● **What to do**:
Every line that contains "addresses" must be located and copied from the data.

● **Record set**:
Segment Open

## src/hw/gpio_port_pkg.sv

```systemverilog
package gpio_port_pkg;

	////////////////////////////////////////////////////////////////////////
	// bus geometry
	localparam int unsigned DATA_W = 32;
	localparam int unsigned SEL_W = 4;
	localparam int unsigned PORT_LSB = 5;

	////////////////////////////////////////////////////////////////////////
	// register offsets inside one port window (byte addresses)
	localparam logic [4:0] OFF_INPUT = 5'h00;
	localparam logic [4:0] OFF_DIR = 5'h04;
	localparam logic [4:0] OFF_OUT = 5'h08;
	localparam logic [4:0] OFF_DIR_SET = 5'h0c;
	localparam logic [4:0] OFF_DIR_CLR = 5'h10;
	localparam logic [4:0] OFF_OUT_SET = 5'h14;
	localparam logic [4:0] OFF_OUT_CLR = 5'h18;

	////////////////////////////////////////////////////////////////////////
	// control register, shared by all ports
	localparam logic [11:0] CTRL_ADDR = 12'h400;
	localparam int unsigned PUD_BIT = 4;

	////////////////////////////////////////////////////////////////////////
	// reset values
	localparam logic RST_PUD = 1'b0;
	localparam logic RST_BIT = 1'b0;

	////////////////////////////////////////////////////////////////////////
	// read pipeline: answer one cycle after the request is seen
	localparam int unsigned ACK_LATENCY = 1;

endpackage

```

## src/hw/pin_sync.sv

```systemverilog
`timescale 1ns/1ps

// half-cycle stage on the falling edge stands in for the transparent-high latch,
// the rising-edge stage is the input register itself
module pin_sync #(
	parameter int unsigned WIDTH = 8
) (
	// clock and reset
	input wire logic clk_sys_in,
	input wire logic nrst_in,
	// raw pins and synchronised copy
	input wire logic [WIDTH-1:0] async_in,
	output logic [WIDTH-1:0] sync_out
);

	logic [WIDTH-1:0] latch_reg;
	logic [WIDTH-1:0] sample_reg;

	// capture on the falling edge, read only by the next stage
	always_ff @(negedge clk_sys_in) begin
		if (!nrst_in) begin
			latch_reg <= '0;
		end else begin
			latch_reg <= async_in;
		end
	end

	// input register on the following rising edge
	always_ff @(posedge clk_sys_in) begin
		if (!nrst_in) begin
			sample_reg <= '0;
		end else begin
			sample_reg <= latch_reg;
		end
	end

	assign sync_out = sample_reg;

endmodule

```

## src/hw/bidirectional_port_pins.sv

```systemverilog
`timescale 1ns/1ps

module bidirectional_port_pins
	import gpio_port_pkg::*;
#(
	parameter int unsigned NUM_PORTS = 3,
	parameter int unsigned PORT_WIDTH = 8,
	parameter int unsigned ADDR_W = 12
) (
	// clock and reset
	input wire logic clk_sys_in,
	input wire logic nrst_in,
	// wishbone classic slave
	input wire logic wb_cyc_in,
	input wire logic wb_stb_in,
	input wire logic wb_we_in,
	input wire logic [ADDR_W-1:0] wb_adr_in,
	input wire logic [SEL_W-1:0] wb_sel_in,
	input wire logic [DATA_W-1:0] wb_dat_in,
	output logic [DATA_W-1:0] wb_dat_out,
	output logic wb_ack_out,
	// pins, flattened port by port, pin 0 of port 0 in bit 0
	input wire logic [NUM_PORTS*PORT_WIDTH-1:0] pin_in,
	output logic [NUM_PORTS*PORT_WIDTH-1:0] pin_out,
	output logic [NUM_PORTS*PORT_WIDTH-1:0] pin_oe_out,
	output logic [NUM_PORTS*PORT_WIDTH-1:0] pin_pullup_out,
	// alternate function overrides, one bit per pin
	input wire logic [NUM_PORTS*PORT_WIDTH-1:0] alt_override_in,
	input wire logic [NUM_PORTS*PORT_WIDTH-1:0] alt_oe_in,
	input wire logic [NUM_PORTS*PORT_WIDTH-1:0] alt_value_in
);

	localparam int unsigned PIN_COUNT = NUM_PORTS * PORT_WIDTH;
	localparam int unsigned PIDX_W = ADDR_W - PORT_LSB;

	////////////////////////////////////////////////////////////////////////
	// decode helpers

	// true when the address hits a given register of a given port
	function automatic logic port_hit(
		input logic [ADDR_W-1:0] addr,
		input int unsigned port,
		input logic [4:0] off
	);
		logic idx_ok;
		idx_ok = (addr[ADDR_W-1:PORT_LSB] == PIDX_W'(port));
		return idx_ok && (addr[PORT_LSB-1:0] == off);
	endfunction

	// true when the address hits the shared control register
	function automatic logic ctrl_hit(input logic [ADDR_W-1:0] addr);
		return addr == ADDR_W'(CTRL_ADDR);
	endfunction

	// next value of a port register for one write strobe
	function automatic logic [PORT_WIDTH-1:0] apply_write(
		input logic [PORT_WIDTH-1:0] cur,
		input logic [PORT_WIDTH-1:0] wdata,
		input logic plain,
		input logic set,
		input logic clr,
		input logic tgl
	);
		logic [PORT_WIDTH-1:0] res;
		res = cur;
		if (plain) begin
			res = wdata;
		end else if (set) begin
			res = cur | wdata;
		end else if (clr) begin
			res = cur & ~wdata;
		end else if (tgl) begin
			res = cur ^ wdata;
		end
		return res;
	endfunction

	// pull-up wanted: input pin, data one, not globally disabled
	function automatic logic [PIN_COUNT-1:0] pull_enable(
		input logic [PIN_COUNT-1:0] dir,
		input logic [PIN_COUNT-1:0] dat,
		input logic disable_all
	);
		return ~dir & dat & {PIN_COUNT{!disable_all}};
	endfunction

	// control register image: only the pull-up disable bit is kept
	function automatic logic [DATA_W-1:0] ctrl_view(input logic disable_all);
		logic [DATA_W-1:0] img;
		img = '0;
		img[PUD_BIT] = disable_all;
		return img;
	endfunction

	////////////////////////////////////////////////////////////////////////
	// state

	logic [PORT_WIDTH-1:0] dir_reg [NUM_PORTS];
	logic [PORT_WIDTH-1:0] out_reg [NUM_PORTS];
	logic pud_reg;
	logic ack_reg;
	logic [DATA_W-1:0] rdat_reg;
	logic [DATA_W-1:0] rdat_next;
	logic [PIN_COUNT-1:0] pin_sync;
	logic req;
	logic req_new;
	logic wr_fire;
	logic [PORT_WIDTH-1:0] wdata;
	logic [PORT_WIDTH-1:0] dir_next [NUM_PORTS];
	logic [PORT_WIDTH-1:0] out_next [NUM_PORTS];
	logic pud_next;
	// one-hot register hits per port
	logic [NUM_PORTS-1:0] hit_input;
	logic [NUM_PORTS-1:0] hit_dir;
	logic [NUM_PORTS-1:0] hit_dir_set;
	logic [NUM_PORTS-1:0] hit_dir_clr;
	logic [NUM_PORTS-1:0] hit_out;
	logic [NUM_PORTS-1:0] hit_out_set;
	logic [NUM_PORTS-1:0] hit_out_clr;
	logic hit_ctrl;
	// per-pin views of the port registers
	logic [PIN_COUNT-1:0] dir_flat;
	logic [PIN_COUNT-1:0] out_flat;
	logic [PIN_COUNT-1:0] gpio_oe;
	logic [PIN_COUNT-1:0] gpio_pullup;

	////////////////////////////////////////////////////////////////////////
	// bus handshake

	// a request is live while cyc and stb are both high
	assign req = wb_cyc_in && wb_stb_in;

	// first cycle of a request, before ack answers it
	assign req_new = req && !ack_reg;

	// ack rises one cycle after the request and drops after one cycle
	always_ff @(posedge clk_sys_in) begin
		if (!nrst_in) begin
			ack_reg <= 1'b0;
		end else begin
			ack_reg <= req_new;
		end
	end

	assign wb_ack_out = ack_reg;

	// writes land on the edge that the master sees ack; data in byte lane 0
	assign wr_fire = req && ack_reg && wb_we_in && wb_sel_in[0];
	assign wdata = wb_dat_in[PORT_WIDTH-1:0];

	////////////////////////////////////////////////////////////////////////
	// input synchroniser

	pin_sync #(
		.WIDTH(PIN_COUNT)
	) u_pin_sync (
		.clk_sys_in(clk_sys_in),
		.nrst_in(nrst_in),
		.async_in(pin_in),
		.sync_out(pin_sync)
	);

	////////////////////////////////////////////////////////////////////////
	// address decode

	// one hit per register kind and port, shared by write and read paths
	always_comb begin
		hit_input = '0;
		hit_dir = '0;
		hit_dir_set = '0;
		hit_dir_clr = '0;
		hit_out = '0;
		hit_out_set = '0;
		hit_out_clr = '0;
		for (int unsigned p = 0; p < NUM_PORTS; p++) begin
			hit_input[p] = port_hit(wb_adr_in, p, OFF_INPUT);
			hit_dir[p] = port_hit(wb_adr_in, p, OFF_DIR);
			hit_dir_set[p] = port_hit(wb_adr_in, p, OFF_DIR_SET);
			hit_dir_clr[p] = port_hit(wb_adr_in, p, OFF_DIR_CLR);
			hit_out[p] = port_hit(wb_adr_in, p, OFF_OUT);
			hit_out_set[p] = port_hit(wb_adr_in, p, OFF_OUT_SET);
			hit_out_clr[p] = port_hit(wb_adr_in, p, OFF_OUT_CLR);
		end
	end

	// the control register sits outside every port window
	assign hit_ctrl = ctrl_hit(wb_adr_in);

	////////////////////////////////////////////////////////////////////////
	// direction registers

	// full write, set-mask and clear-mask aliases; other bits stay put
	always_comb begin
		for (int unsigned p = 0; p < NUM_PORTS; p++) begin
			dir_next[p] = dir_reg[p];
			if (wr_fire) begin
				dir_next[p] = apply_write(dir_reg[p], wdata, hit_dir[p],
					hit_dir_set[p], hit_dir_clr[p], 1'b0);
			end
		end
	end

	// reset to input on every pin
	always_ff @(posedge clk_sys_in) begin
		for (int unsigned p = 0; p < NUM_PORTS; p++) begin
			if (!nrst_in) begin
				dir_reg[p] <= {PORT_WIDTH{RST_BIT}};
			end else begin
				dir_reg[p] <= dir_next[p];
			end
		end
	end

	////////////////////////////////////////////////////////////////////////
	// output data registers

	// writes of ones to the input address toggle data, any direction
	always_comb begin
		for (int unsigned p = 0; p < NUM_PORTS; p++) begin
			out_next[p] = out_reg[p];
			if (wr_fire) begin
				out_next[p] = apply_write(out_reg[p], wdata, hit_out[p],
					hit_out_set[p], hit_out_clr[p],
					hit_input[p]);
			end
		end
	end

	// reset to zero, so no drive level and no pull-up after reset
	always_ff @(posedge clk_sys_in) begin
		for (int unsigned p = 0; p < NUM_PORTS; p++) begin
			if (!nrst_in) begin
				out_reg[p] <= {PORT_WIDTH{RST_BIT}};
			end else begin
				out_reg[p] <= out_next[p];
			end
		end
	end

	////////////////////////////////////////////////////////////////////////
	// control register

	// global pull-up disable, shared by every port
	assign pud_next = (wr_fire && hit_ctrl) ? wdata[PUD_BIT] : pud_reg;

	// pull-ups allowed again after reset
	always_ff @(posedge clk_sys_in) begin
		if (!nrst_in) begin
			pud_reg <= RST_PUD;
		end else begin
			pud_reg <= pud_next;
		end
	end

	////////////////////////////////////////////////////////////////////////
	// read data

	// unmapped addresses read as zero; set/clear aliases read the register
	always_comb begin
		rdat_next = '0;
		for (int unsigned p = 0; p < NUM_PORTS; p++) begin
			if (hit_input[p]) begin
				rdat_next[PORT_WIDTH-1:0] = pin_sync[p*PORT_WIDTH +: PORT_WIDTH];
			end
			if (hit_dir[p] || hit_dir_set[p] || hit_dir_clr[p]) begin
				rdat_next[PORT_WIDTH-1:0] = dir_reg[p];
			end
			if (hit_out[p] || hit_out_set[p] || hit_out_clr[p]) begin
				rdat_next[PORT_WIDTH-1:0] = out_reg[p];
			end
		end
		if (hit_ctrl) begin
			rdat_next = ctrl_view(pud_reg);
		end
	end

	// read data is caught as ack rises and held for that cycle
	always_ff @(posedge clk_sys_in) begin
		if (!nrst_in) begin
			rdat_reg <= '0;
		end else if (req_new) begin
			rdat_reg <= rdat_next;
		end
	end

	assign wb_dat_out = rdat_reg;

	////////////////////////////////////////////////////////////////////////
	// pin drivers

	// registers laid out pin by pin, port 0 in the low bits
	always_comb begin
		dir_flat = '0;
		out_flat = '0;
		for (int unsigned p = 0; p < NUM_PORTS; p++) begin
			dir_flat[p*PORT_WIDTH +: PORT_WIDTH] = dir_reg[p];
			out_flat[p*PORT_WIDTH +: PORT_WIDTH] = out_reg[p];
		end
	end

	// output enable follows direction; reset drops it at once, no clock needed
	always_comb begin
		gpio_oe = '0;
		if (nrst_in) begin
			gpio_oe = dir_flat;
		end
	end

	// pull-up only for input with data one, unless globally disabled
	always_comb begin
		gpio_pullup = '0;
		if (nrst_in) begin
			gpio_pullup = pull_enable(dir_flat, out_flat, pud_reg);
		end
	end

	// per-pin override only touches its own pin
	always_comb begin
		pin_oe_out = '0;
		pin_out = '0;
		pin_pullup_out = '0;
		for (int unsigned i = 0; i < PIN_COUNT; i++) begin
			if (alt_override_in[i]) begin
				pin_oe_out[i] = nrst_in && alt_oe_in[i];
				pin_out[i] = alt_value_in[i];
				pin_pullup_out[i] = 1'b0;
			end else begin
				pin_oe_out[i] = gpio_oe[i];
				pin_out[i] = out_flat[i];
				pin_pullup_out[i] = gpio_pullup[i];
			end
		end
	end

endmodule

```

Segment Closed

● **Your response**:
	// register offsets inside one port window (byte addresses)
	// unmapped addresses read as zero; set/clear aliases read the register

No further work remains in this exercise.